Justice Stephen Breyer, holding up a thick copy of the law, pointed to the many provisions that have nothing to do with the individual mandate — provisions to encourage doctors to move to underserved areas, provisions on drug pricing, and even a provision on breast-feeding. These parts of the law, he said, could stand on their own.
Those are "peripheral" provisions, Clement replied, and the court should strike down the whole law.
Justice Samuel Alito asked Clement for his "fallback position." The answer was still: Strike down the whole law.

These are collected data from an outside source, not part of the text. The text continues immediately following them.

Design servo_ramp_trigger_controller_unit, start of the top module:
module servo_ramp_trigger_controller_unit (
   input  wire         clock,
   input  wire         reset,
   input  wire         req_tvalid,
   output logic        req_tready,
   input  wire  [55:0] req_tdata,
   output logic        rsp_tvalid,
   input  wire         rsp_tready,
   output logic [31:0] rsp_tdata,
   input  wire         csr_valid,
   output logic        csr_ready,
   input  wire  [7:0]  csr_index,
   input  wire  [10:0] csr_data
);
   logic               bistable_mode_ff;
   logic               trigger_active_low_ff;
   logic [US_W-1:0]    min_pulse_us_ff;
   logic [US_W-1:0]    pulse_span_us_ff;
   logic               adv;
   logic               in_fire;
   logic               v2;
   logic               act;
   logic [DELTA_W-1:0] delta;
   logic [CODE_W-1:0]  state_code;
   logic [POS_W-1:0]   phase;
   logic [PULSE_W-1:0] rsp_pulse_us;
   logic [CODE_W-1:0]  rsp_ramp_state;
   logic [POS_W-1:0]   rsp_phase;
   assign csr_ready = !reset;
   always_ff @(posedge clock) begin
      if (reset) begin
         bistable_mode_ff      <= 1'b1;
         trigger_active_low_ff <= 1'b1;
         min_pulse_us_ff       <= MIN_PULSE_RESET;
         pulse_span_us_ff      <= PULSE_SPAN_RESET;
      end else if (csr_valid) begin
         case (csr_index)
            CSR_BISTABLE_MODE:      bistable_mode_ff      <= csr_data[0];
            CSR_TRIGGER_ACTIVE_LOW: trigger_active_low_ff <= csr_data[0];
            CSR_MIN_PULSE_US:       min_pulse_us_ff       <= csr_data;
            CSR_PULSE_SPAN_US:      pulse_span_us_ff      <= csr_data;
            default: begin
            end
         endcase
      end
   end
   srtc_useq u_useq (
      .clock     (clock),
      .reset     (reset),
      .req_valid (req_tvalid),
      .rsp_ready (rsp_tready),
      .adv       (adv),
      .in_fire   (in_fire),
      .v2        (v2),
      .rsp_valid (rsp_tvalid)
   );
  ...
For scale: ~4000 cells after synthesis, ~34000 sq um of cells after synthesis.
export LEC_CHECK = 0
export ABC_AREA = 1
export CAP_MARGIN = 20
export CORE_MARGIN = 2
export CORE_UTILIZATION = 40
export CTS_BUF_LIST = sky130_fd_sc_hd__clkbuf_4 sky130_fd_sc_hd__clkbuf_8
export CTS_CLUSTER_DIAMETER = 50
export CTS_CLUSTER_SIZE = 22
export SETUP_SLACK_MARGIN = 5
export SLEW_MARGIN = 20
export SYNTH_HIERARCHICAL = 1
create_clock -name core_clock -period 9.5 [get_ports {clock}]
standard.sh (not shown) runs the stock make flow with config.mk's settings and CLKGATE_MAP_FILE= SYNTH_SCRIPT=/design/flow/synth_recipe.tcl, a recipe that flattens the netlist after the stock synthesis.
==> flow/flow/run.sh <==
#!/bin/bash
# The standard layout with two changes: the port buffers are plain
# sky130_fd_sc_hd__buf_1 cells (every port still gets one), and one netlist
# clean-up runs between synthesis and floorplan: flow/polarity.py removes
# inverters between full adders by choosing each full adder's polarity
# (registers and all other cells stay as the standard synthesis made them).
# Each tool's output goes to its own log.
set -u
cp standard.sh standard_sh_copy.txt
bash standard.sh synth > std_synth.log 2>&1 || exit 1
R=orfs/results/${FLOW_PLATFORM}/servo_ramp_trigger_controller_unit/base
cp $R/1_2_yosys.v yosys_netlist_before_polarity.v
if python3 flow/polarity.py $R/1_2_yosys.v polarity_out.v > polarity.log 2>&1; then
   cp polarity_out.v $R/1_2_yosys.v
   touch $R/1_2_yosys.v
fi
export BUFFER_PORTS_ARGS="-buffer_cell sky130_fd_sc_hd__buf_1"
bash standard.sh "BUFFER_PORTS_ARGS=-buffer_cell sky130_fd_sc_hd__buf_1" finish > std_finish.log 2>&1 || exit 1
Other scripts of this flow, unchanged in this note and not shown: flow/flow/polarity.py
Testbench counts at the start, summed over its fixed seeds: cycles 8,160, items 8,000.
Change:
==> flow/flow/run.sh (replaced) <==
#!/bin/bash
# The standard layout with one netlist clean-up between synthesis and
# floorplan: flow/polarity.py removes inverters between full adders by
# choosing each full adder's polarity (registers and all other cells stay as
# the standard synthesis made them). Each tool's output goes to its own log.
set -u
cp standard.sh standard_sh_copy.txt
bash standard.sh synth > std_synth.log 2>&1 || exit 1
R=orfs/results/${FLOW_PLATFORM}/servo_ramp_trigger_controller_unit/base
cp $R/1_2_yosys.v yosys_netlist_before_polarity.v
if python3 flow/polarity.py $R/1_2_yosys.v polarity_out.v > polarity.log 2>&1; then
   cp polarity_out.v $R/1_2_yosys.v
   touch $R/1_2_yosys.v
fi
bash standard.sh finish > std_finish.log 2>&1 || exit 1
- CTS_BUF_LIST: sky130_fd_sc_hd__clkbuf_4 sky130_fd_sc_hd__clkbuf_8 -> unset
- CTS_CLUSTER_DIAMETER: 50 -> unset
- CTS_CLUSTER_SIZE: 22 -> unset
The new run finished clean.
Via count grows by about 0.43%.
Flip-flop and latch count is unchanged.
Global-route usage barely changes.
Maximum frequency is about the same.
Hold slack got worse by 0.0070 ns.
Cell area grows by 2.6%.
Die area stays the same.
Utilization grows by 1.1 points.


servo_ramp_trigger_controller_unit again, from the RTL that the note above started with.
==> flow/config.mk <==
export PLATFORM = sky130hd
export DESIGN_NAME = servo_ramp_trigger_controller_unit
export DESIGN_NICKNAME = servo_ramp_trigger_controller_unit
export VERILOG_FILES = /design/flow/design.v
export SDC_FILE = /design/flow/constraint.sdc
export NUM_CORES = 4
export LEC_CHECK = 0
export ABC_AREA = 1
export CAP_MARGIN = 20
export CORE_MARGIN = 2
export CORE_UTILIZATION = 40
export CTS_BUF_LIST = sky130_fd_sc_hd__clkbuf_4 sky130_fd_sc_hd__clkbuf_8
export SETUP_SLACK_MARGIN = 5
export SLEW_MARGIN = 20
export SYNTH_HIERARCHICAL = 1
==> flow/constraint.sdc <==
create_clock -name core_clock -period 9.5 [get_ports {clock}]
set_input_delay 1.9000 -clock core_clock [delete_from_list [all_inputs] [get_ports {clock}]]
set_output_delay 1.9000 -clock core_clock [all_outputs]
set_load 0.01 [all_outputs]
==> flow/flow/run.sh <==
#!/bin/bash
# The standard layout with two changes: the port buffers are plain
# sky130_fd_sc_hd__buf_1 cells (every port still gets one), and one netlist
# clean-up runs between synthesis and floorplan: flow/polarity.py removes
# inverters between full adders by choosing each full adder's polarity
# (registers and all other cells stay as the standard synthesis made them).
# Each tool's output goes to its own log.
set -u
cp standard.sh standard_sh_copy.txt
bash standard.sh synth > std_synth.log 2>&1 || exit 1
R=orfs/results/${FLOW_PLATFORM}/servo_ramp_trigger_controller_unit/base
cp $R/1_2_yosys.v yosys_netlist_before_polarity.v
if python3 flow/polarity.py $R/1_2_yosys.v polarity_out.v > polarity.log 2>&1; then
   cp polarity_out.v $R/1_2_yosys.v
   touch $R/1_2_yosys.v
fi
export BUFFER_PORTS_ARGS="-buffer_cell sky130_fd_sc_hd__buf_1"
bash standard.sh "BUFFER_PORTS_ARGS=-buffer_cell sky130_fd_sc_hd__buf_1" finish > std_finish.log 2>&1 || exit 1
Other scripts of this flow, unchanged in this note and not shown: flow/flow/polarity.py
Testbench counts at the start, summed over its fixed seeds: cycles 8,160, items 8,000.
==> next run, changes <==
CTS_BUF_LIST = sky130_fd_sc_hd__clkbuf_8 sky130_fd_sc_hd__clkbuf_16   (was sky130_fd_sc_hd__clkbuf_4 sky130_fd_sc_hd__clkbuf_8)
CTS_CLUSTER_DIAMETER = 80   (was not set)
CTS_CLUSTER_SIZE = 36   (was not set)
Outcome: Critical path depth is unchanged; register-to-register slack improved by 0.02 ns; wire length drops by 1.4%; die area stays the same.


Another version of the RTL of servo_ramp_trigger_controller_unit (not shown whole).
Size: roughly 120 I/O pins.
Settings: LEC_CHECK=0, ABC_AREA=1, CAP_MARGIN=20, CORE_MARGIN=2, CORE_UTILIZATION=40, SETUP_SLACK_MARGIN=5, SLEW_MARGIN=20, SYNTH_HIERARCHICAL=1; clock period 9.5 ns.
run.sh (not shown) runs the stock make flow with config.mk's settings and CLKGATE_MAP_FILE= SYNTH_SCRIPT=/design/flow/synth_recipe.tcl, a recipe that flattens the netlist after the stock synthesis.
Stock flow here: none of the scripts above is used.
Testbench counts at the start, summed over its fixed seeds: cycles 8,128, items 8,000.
This is an optimization exercise on Yosys and OpenROAD, whose aim is small area, not a production implementation. Function was checked by simulation only, so behaviour that the tests miss may differ from the original. Power is estimated from default activity; no workload was simulated.

`design/flow/config.mk`:
```
export PLATFORM = sky130hd
export DESIGN_NAME = matrixTpu
export DESIGN_NICKNAME = matrixTpu
export VERILOG_FILES = /design/flow/design.v
export SDC_FILE = /design/flow/constraint.sdc
export NUM_CORES = 4
export LEC_CHECK = 0
export CAP_MARGIN = 10
export CORE_MARGIN = 2
export CORE_UTILIZATION = 55
export CTS_BUF_LIST = sky130_fd_sc_hd__clkbuf_8
export CTS_CLUSTER_DIAMETER = 60
export CTS_CLUSTER_SIZE = 16
export SLEW_MARGIN = 10
export SYNTH_HIERARCHICAL = 1
export SYNTH_MINIMUM_KEEP_SIZE = 0
```
`design/flow/constraint.sdc`:
```
create_clock -name core_clock -period 5.5 [get_ports {clk}]
set_input_delay 1.1000 -clock core_clock [delete_from_list [all_inputs] [get_ports {clk}]]
set_output_delay 1.1000 -clock core_clock [all_outputs]
set_load 0.01 [all_outputs]
```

Making a contrary argument was Edwin Kneedler, the deputy solicitor general, who said that the mandate only implicates two other provisions of the comprehensive law: the provision barring discrimination based on previous medical conditions and the provision making health care rates more uniform.
Scalia said as far as he is concerned, that's "the guts" of the law, and if the court cuts the guts, the whole statute should die.
"There is no way that this court's decision is not going to distort the congressional process," Scalia said. "Whether we strike it all down or leave some of it in place, the congressional process will never be the same." He said it would be better to force Congress to reconsider the issue "in toto."
Kneedler, however, urged the court to follow the conservative course of judicial restraint, leaving Congress to fix the law if the mandate is struck down. But Kennedy countered that the effect would be "the opposite" of restraint.
"We would be exercising the judicial power ... to impose a risk on insurance companies that Congress had never intended," Kennedy said. "By reason of this court, we would have a new regime that Congress did not provide for, did not consider. That, it seems to me, can be argued at least to be a more extreme exercise of judicial power ... than striking the whole."
Kneedler pointed to the many provisions of the law that have already gone into effect as evidence that Congress intended pieces to remain intact even if the mandate and the two connected provisions were struck down. For instance, he noted that 2.5 million young people under age 26 now have coverage under the law.
But Scalia responded that preserving the law without the mandate would "bankrupt the insurance companies, if not the states, unless [the] minimum coverage provision [the individual mandate] comes into effect."
By the end of the argument, it seemed pretty clear that if there are five votes to strike down the individual mandate, there likely are five votes to strike down the entire Obama health care overhaul. Until Wednesday, that had seemed a remote possibility. No appeals court had reached that conclusion. But the current Supreme Court seems to be on the verge of proving itself to be dramatically more conservative than any Supreme Court since the 1930s on matters that pit its power against the power of Congress to regulate economic matters.